### Data provided
<file path="config.mk">
export PLATFORM = sky130hd
export DESIGN_NAME = pia_aggregator
export DESIGN_NICKNAME = d
export VERILOG_FILES = /design/src/common/pia_pkg.sv /design/src/rtl/pia_aggregator.sv /design/src/rtl/pia_clear_guard.sv /design/src/rtl/pia_edge_detect.sv
export SDC_FILE = /design/constraint.sdc
export NUM_CORES = 1
export LEC_CHECK = 0
export ABC_AREA = 0
export BUFFER_PORTS_ARGS = -buffer_cell sky130_fd_sc_hd__buf_2
export CAP_MARGIN = 20
export CORE_MARGIN = 1
export CORE_UTILIZATION = 50
export DETAILED_ROUTE_END_ITERATION = 6
export PLACE_DENSITY_LB_ADDON = 0.12
export SYNTH_ARGS = -nofsm -noshare
export SYNTH_HDL_FRONTEND = slang
export SYNTH_SLANG_ARGS = --single-unit
</file>
<file path="constraint.sdc">
create_clock -name clk_in -period 4 [get_ports clk_in]
set_clock_uncertainty 0.1 [all_clocks]
set_input_delay 0.6 -clock clk_in [delete_from_list [all_inputs] [get_ports clk_in]]
set_output_delay 0.6 -clock clk_in [all_outputs]
set_load 0.02 [all_outputs]
</file>
<file path="src/common/pia_pkg.sv">
// Package of constants for the interrupt aggregator
`default_nettype none
package pia_pkg;
   localparam int unsigned GROUPS = 4;
   localparam int unsigned GROUP_W = 8;
   localparam logic [1:0] GRP_A = 2'h0;
   localparam logic [1:0] GRP_B = 2'h1;
   localparam logic [1:0] GRP_C = 2'h2;
   localparam logic [1:0] GRP_D = 2'h3;
   localparam logic [7:0] STATUS_RESET = 8'h00;
   localparam logic [7:0] BLOCK_RESET = 8'h00;
   localparam logic [7:0] EDGE_SEL_RESET = 8'h00;
   localparam logic POLARITY_RESET = 1'h0;
   localparam logic CLEAR_ON_WRITE_RESET = 1'h0;
   localparam logic PENDING_RESET = 1'h0;
   localparam logic WAKE_IN_SLEEP_RESET = 1'h0;
   localparam logic [7:0] ALL_ONES = 8'hFF;
endpackage
`default_nettype wire

</file>
<file path="src/rtl/pia_aggregator.sv">
// Interrupt aggregator of four event groups
//
// Summary of operation
// - Four groups: event latch, block, live level.
// - Live level read returns present line levels.
// - Group d has rise and fall selects.
// - Unmasked latched events OR onto alert.
// - Blocked source records nothing, no alert.
// - Latched bit stays when later blocked.
// - Active alert vetoes sleep sequence.
// - Control selects alert polarity, clear method.
// - Sleep-wake bit allows alert while asleep.
// - Pending mode keeps one repeat; two clears.
// - Back-to-back clears of one register count once.
// - Pending off: repeats during alert discarded.
// - New source latches even while alert active.
// - Alert drops only when no unblocked latch is set, or in sleep without the sleep-wake bit.
// - Clear-on-read clears whole read register.
// - Clear-on-write clears bits written one.
// - Pin events only for primary-function pins.
`default_nettype none
module pia_aggregator #(
   parameter int unsigned WIDTH = 8
) (
   input wire logic clk_in,
   input wire logic rst_n_in,
   input wire logic [WIDTH-1:0] event_group_a_in,
   input wire logic [WIDTH-1:0] event_group_b_in,
   input wire logic [WIDTH-1:0] event_group_c_in,
   input wire logic [WIDTH-1:0] event_group_d_level_in,
   input wire logic [WIDTH-1:0] live_a_in,
   input wire logic [WIDTH-1:0] live_b_in,
   input wire logic [WIDTH-1:0] live_c_in,
   input wire logic [WIDTH-1:0] pin_primary_in,
   input wire logic [WIDTH-1:0] block_a_in,
   input wire logic [WIDTH-1:0] block_b_in,
   input wire logic [WIDTH-1:0] block_c_in,
   input wire logic [WIDTH-1:0] block_d_in,
   input wire logic [WIDTH-1:0] pin_group_rise_select_in,
   input wire logic [WIDTH-1:0] pin_group_fall_select_in,
   input wire logic alert_active_high_in,
   input wire logic clear_on_write_in,
   input wire logic pending_enable_in,
   input wire logic wake_in_sleep_in,
   input wire logic sleep_state_in,
   input wire logic sleep_request_in,
   input wire logic rd_in,
   input wire logic wr_in,
   input wire logic [1:0] rd_group_in,
   input wire logic [WIDTH-1:0] wr_data_in,
   output logic [WIDTH-1:0] rd_latch_out,
   output logic [WIDTH-1:0] rd_live_out,
   output logic alert_out,
   output logic sleep_go_out
);
   typedef struct packed {
      logic [3:0][WIDTH-1:0] latch;
      logic [3:0][WIDTH-1:0] pend;
      logic [WIDTH-1:0] rd_latch;
      logic [WIDTH-1:0] rd_live;
      logic alert;
      logic sleep_go;
   } pia_state_t;

   pia_state_t state_reg;
   pia_state_t state_next;
   logic [3:0][WIDTH-1:0] ev;
   logic [3:0][WIDTH-1:0] blk;
   logic [3:0][WIDTH-1:0] live;
   logic [WIDTH-1:0] pin_ev;
   logic clear_ok;
   logic any_latched;
   logic line_active;

   function automatic logic [WIDTH-1:0] pick(
      input logic [3:0][WIDTH-1:0] v, input logic [1:0] g);
      pick = v[g];
   endfunction

   pia_edge_detect #(.WIDTH(WIDTH)) u_edge (
      .clk_in(clk_in),
      .rst_n_in(rst_n_in),
      .level_in(event_group_d_level_in),
      .rise_sel_in(pin_group_rise_select_in),
      .fall_sel_in(pin_group_fall_select_in),
      .enable_in(pin_primary_in),
      .event_out(pin_ev)
   );

   pia_clear_guard u_guard (
      .clk_in(clk_in),
      .rst_n_in(rst_n_in),
      .access_in(rd_in | wr_in),
      .group_in(rd_group_in),
      .is_clear_in((rd_in & ~clear_on_write_in) |
         (wr_in & clear_on_write_in)),
      .clear_ok_out(clear_ok)
   );

   assign ev = {pin_ev, event_group_c_in, event_group_b_in, event_group_a_in};
   assign blk = {block_d_in, block_c_in, block_b_in, block_a_in};
   assign live = {event_group_d_level_in, live_c_in, live_b_in, live_a_in};

   always_comb begin
      state_next = state_reg;
      any_latched = 1'b0;
      for (int g = 0; g < 4; g++) begin
         any_latched = any_latched | (|state_reg.latch[g]);
      end
      line_active = any_latched;
      for (int g = 0; g < 4; g++) begin
         for (int b = 0; b < WIDTH; b++) begin
            // Clears first, events after so a set wins
            if (clear_ok && rd_group_in == g[1:0]) begin
               if (!clear_on_write_in || wr_data_in[b]) begin
                  if (state_reg.pend[g][b]) begin
                     state_next.pend[g][b] = 1'b0;
                  end else begin
                     state_next.latch[g][b] = 1'b0;
                  end
               end
            end
            if (ev[g][b] && !blk[g][b]) begin
               if (!state_next.latch[g][b]) begin
                  state_next.latch[g][b] = 1'b1;
               end else if (pending_enable_in && line_active) begin
                  state_next.pend[g][b] = 1'b1;
               end // Repeat dropped when pending off
            end
         end
      end
      if (rd_in) begin
         state_next.rd_latch = pick(state_reg.latch, rd_group_in);
         state_next.rd_live = pick(live, rd_group_in);
      end
      any_latched = 1'b0;
      for (int g = 0; g < 4; g++) begin
         any_latched = any_latched |
            (|(state_next.latch[g] & ~blk[g]));
      end
      if (sleep_state_in && !wake_in_sleep_in) begin
         any_latched = 1'b0;
      end
      state_next.alert = any_latched ~^ alert_active_high_in;
      state_next.sleep_go = sleep_request_in && !any_latched;
   end

   always_ff @(posedge clk_in) begin
      if (!rst_n_in) begin
         state_reg <= '0;
         state_reg.alert <= 1'b1;
      end else begin
         state_reg <= state_next;
      end
   end

   assign rd_latch_out = state_reg.rd_latch;
   assign rd_live_out = state_reg.rd_live;
   assign alert_out = state_reg.alert;
   assign sleep_go_out = state_reg.sleep_go;

   a_block_no_set: assert property (@(posedge clk_in)
      disable iff (!rst_n_in)
      (blk[0][0] && !state_reg.latch[0][0]) |=> !state_reg.latch[0][0])
      else $error("blocked source latched");

   a_keep_blocked: assert property (@(posedge clk_in)
      disable iff (!rst_n_in)
      (state_reg.latch[1][0] && !clear_ok) |=> state_reg.latch[1][0])
      else $error("latched bit lost");

   a_new_source_set: assert property (@(posedge clk_in)
      disable iff (!rst_n_in)
      (ev[2][3] && !blk[2][3]) |=> state_reg.latch[2][3])
      else $error("event not latched");

   a_sleep_veto: assert property (@(posedge clk_in)
      disable iff (!rst_n_in)
      state_reg.sleep_go |-> $past(sleep_request_in))
      else $error("sleep without request");

   a_rd_capture: assert property (@(posedge clk_in)
      disable iff (!rst_n_in)
      rd_in |=> rd_latch_out == $past(pick(state_reg.latch, rd_group_in)))
      else $error("read value wrong");

   a_live_read: assert property (@(posedge clk_in)
      disable iff (!rst_n_in)
      rd_in |=> rd_live_out == $past(pick(live, rd_group_in)))
      else $error("live level wrong");

   a_alert_idle: assert property (@(posedge clk_in)
      disable iff (!rst_n_in)
      ($past(state_next.latch) == '0) |->
      alert_out == !$past(alert_active_high_in))
      else $error("alert set while clear");

   a_pend_off: assert property (@(posedge clk_in)
      disable iff (!rst_n_in)
      !pending_enable_in |=> state_reg.pend == $past(state_reg.pend) ||
         $past(clear_ok))
      else $error("pending set while off");

   a_guard_twice: assert property (@(posedge clk_in)
      disable iff (!rst_n_in)
      clear_ok ##1 ((rd_in || wr_in) && rd_group_in == $past(rd_group_in))
      |-> !clear_ok)
      else $error("second clear accepted");

   a_sleep_mask: assert property (@(posedge clk_in)
      disable iff (!rst_n_in)
      (sleep_state_in && !wake_in_sleep_in) |=>
      alert_out == !$past(alert_active_high_in))
      else $error("alert raised in sleep");

   a_sleep_wake: assert property (@(posedge clk_in)
      disable iff (!rst_n_in)
      ((|(state_next.latch[3] & ~blk[3])) && sleep_state_in &&
      wake_in_sleep_in) |=> alert_out == $past(alert_active_high_in))
      else $error("alert missing in sleep");

   a_sleep_free: assert property (@(posedge clk_in)
      disable iff (!rst_n_in)
      (sleep_request_in && state_next.latch == '0) |=> sleep_go_out)
      else $error("sleep refused while clear");

   a_sleep_no_req: assert property (@(posedge clk_in)
      disable iff (!rst_n_in)
      !sleep_request_in |=> !sleep_go_out)
      else $error("sleep allowed unrequested");

   a_reset_alert: assert property (@(posedge clk_in)
      disable iff (!rst_n_in)
      $past(!rst_n_in) |-> alert_out)
      else $error("alert not idle after reset");

   a_rd_hold: assert property (@(posedge clk_in)
      disable iff (!rst_n_in)
      !rd_in |=> $stable(rd_latch_out))
      else $error("read data changed");

   a_live_hold: assert property (@(posedge clk_in)
      disable iff (!rst_n_in)
      !rd_in |=> $stable(rd_live_out))
      else $error("live data changed");

   a_pin_rise: assert property (@(posedge clk_in)
      disable iff (!rst_n_in)
      ($past(rst_n_in) && pin_group_rise_select_in[0] && pin_primary_in[0] &&
      event_group_d_level_in[0] && !$past(event_group_d_level_in[0])) |->
      pin_ev[0])
      else $error("rising pin edge missed");

   a_pin_fall: assert property (@(posedge clk_in)
      disable iff (!rst_n_in)
      ($past(rst_n_in) && pin_group_fall_select_in[2] && pin_primary_in[2] &&
      !event_group_d_level_in[2] && $past(event_group_d_level_in[2])) |->
      pin_ev[2])
      else $error("falling pin edge missed");

   a_pin_off: assert property (@(posedge clk_in)
      disable iff (!rst_n_in)
      !pin_primary_in[1] |-> !pin_ev[1])
      else $error("alternate pin raised event");

   // Checks repeated over groups and bits
   for (genvar gi = 0; gi < 4; gi++) begin : g_grp
      a_cor_clear: assert property (@(posedge clk_in)
         disable iff (!rst_n_in)
         (clear_ok && !clear_on_write_in && rd_group_in == gi &&
         state_reg.pend[gi] == '0 && ev[gi] == '0) |=>
         state_reg.latch[gi] == '0)
         else $error("read did not clear group");

      a_other_kept: assert property (@(posedge clk_in)
         disable iff (!rst_n_in)
         (rd_group_in != gi) |=>
         (state_reg.latch[gi] & $past(state_reg.latch[gi])) ==
         $past(state_reg.latch[gi]))
         else $error("other group cleared");

      a_cow_kept: assert property (@(posedge clk_in)
         disable iff (!rst_n_in)
         (clear_on_write_in && rd_group_in == gi) |=>
         (state_reg.latch[gi] & $past(state_reg.latch[gi] & ~wr_data_in))
         == $past(state_reg.latch[gi] & ~wr_data_in))
         else $error("unwritten bit cleared");

      a_cow_full: assert property (@(posedge clk_in)
         disable iff (!rst_n_in)
         (clear_ok && clear_on_write_in && rd_group_in == gi &&
         wr_data_in == pia_pkg::ALL_ONES && state_reg.pend[gi] == '0 &&
         ev[gi] == '0) |=> state_reg.latch[gi] == '0)
         else $error("full write did not clear");

      a_alert_group: assert property (@(posedge clk_in)
         disable iff (!rst_n_in)
         ((|(state_next.latch[gi] & ~blk[gi])) &&
         !(sleep_state_in && !wake_in_sleep_in)) |=>
         alert_out == $past(alert_active_high_in))
         else $error("alert not raised");

      a_veto_group: assert property (@(posedge clk_in)
         disable iff (!rst_n_in)
         ((|(state_next.latch[gi] & ~blk[gi])) && !sleep_state_in) |=>
         !sleep_go_out)
         else $error("sleep not vetoed");

      for (genvar bi = 0; bi < WIDTH; bi++) begin : g_bit
         a_block_bit: assert property (@(posedge clk_in)
            disable iff (!rst_n_in)
            (blk[gi][bi] && !state_reg.latch[gi][bi]) |=>
            !state_reg.latch[gi][bi])
            else $error("blocked event latched");

         a_set_bit: assert property (@(posedge clk_in)
            disable iff (!rst_n_in)
            (ev[gi][bi] && !blk[gi][bi]) |=> state_reg.latch[gi][bi])
            else $error("open event not latched");

         a_keep_bit: assert property (@(posedge clk_in)
            disable iff (!rst_n_in)
            (state_reg.latch[gi][bi] && !(clear_ok && rd_group_in == gi))
            |=> state_reg.latch[gi][bi])
            else $error("latched bit dropped");

         a_pend_latch: assert property (@(posedge clk_in)
            disable iff (!rst_n_in)
            state_reg.pend[gi][bi] |-> state_reg.latch[gi][bi])
            else $error("pending without latch");

         a_pend_set: assert property (@(posedge clk_in)
            disable iff (!rst_n_in)
            (pending_enable_in && state_reg.latch[gi][bi] && ev[gi][bi] &&
            !blk[gi][bi] && !(clear_ok && rd_group_in == gi)) |=>
            state_reg.pend[gi][bi])
            else $error("repeat not held pending");

         a_pend_first: assert property (@(posedge clk_in)
            disable iff (!rst_n_in)
            (state_reg.pend[gi][bi] && clear_ok && rd_group_in == gi &&
            (!clear_on_write_in || wr_data_in[bi])) |=>
            state_reg.latch[gi][bi])
            else $error("pending latch cleared at once");

         a_discard_bit: assert property (@(posedge clk_in)
            disable iff (!rst_n_in)
            (!pending_enable_in && !state_reg.pend[gi][bi]) |=>
            !state_reg.pend[gi][bi])
            else $error("repeat stored while off");
      end
   end
endmodule // pia_aggregator
`default_nettype wire

</file>
<file path="src/rtl/pia_clear_guard.sv">
// Gate that blocks a second clear to the same register
`default_nettype none
module pia_clear_guard (
   input wire logic clk_in,
   input wire logic rst_n_in,
   input wire logic access_in,
   input wire logic [1:0] group_in,
   input wire logic is_clear_in,
   output logic clear_ok_out
);
   typedef struct packed {
      logic last_clear;
      logic [1:0] last_group;
   } pia_cg_state_t;
   pia_cg_state_t state_reg;
   pia_cg_state_t state_next;
   always_comb begin
      state_next = state_reg;
      // Back-to-back clears of one register count once
      clear_ok_out = is_clear_in &&
         !(state_reg.last_clear && state_reg.last_group == group_in);
      if (access_in) begin
         state_next.last_clear = is_clear_in;
         state_next.last_group = group_in;
      end
   end
   always_ff @(posedge clk_in) begin
      if (!rst_n_in) begin
         state_reg <= '0;
      end else begin
         state_reg <= state_next;
      end
   end
endmodule // pia_clear_guard
`default_nettype wire

</file>
<file path="src/rtl/pia_edge_detect.sv">
// Edge detector for the pin group
`default_nettype none
module pia_edge_detect #(
   parameter int unsigned WIDTH = 8
) (
   input wire logic clk_in,
   input wire logic rst_n_in,
   input wire logic [WIDTH-1:0] level_in,
   input wire logic [WIDTH-1:0] rise_sel_in,
   input wire logic [WIDTH-1:0] fall_sel_in,
   input wire logic [WIDTH-1:0] enable_in,
   output logic [WIDTH-1:0] event_out
);
   typedef struct packed {
      logic armed;
      logic [WIDTH-1:0] prev;
   } pia_ed_state_t;
   pia_ed_state_t state_reg;
   pia_ed_state_t state_next;
   logic [WIDTH-1:0] rise;
   logic [WIDTH-1:0] fall;
   always_comb begin
      state_next.armed = 1'b1;
      state_next.prev = level_in;
      rise = level_in & ~state_reg.prev;
      fall = ~level_in & state_reg.prev;
      // Primary function pins only, none before first capture
      event_out = ((rise & rise_sel_in) | (fall & fall_sel_in)) &
         enable_in & {WIDTH{state_reg.armed}};
   end
   always_ff @(posedge clk_in) begin
      if (!rst_n_in) begin
         state_reg <= '0;
      end else begin
         state_reg <= state_next;
      end
   end
endmodule // pia_edge_detect
`default_nettype wire
</file>
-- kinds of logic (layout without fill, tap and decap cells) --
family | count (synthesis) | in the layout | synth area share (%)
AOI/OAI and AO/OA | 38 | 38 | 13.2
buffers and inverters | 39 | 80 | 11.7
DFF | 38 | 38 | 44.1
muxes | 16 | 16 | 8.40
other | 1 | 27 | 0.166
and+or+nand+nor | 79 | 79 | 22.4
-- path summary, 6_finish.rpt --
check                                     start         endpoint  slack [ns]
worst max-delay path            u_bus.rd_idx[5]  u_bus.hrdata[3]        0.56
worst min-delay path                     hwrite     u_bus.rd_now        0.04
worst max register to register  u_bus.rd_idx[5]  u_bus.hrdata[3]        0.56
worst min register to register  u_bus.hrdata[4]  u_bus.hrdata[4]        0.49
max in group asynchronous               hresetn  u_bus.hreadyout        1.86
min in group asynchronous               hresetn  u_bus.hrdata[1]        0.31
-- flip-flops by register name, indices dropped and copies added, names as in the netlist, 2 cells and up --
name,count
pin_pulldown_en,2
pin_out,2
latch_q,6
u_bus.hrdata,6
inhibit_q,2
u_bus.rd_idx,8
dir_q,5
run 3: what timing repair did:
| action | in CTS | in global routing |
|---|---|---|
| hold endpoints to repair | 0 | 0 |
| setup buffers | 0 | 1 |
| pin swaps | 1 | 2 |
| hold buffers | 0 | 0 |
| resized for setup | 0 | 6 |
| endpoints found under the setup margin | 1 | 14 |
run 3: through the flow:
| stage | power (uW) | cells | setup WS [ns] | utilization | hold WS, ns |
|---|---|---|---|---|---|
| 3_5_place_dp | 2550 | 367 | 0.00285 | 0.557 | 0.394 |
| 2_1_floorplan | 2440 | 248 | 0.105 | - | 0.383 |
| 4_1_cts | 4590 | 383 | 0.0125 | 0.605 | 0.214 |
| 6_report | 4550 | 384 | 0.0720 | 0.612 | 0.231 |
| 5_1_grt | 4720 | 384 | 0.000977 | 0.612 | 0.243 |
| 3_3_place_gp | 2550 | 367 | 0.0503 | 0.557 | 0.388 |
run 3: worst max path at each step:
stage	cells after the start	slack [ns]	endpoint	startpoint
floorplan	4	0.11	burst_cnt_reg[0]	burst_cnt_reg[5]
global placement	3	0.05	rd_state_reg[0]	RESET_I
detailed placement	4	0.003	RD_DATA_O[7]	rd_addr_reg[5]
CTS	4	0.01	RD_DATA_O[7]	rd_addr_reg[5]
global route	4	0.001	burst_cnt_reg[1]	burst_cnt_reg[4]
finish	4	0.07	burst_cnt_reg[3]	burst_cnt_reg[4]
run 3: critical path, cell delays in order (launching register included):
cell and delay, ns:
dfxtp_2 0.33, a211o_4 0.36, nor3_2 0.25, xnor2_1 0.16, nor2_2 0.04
$ cat src/hw/lcd_glyph_map.svh
// Constants for the glyph, icon and lamp register bank and its write bus.
// Assumes a 250 MHz core clock on both ends of the link.
`ifndef LCD_GLYPH_MAP_SVH
`define LCD_GLYPH_MAP_SVH

// ==========================================================
// Clock and timing
// ==========================================================
`define CLK_PERIOD_NS   4
`define CYC_MIN(ns)     (((ns) + `CLK_PERIOD_NS - 1) / `CLK_PERIOD_NS)
`define T_SETUP_NS      60
`define T_LOW_NS        150
`define T_HOLD_NS       50
`define T_CYCLE_NS      1850
`define T_CLEAR_US      10
`define T_RECOVER_NS    1000
`define CLK_FREQ_HZ     250000000
`define OSC_FREQ_HZ     33800
`define OSC_DIV_CYC     (`CLK_FREQ_HZ / `OSC_FREQ_HZ)
`define LAMP_HOLD_S     15
`define LAMP_HOLD_TICKS (`LAMP_HOLD_S * `OSC_FREQ_HZ)
`define FRAME_DIV_3LINE (13 * 26)
`define FRAME_DIV_2LINE (13 * 18)
`define BLINK_HALF_FRAMES 32

// ==========================================================
// Register offsets
// ==========================================================
`define ADDR_GLYPH_LAST  7'h1F
`define ADDR_ICON_SHOW_A 7'h20
`define ADDR_ICON_BLNK_A 7'h21
`define ADDR_ICON_SHOW_F 7'h22
`define ADDR_ICON_BLNK_F 7'h23
`define ADDR_DRIVE_LEVEL 7'h28
`define ADDR_FACTORY     7'h29
`define ADDR_LAMP        7'h2A
`define ADDR_HOME        7'h30
`define ADDR_SYMBOL_BASE 7'h60
`define ADDR_SYMBOL_LAST 7'h77

// ==========================================================
// Field positions and command codes
// ==========================================================
`define LAMP_EN_ONE    0
`define LAMP_EN_TWO    1
`define LAMP_TIM_ONE   2
`define LAMP_TIM_TWO   3
`define SYM_BLINK_BIT  5
`define CMD_HOME       4'h1
`define CMD_DISPLAY    4'h3
`define CMD_POWER_SAVE 4'h4
`define CMD_SETUP      4'h6
`define CMD_ADDR_BIT   7
`define GLYPH_LAST_ROW 3'h7

`endif

$ cat src/hw/lcd_glyph_pkg.sv
// Types shared by both ends of the glyph register bank link.
// Assumes the constants header is included by the modules that need it.
package lcd_glyph_pkg;

  // Host bus-cycle sequencer states.
  typedef enum logic [2:0] {
    H_CLEAR, H_RECOVER, H_IDLE, H_SETUP, H_LOW, H_HOLD, H_GAP
  } host_state_type;

  // Device state: synchronisers, registers and timebase.
  typedef struct packed {
    logic [12:0]      in_m;       // First synchroniser stage of the pins.
    logic [12:0]      in_s;       // Second synchroniser stage of the pins.
    logic             wr_p;       // Previous synchronised write strobe.
    logic             cs_p;       // Previous synchronised select.
    logic             ext_p;      // Previous synchronised oscillator pin.
    logic [6:0]       addr;       // Write address counter.
    logic [31:0][4:0] glyph;      // User glyph rows.
    logic [23:0][4:0] sym;        // Symbol dots, five per group.
    logic [23:0]      sym_blink;  // Blink enable per symbol group.
    logic [9:0]       icon_show;  // Static icon display enables.
    logic [9:0]       icon_blink; // Static icon blink enables.
    logic [4:0]       level;      // Drive level.
    logic [3:0]       lamp;       // Lamp control bits.
    logic [3:0]       disp;       // Cursor, blink, double, display on.
    logic [3:0]       setup;      // Line mode, flips, glyph select.
    logic             osc_on;     // Oscillator running.
    logic [12:0]      osc_cnt;    // Internal oscillator prescaler.
    logic [8:0]       frame_cnt;  // Oscillator ticks within a frame.
    logic [5:0]       blink_cnt;  // Frames within a blink half period.
    logic             blink_ph;   // Shared blink phase, 1 = dark half.
    logic [19:0]      hold_cnt;   // Timed lamp countdown.
    logic             frame_tick; // One-cycle frame pulse.
    logic [4:0]       pixels;     // Fetched glyph row.
    logic             from_rom;   // Fetch goes to the fixed ROM.
    logic [119:0]     sym_lit;    // Symbols lit this cycle.
    logic [9:0]       icon_lit;   // Icons lit this cycle.
  } dev_state_type;

  // Host state: bus cycle sequencer and oscillator source.
  typedef struct packed {
    host_state_type st;
    logic [11:0]    cnt;
    logic           cs_n;
    logic           wr_n;
    logic           a0;
    logic [7:0]     data;
    logic           clr_n;
    logic [6:0]     addr;
    logic           ext;
    logic [11:0]    ext_cnt;
  } host_state_type_s_type;

endpackage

### Task description
What do the lines above say from the one containing "-- path summary, 6_finish.rpt" down to the one containing "min in group"? Return them exactly, both end lines included, and only them.

### Problem solution
-- path summary, 6_finish.rpt --
check                                     start         endpoint  slack [ns]
worst max-delay path            u_bus.rd_idx[5]  u_bus.hrdata[3]        0.56
worst min-delay path                     hwrite     u_bus.rd_now        0.04
worst max register to register  u_bus.rd_idx[5]  u_bus.hrdata[3]        0.56
worst min register to register  u_bus.hrdata[4]  u_bus.hrdata[4]        0.49
max in group asynchronous               hresetn  u_bus.hreadyout        1.86
min in group asynchronous               hresetn  u_bus.hrdata[1]        0.31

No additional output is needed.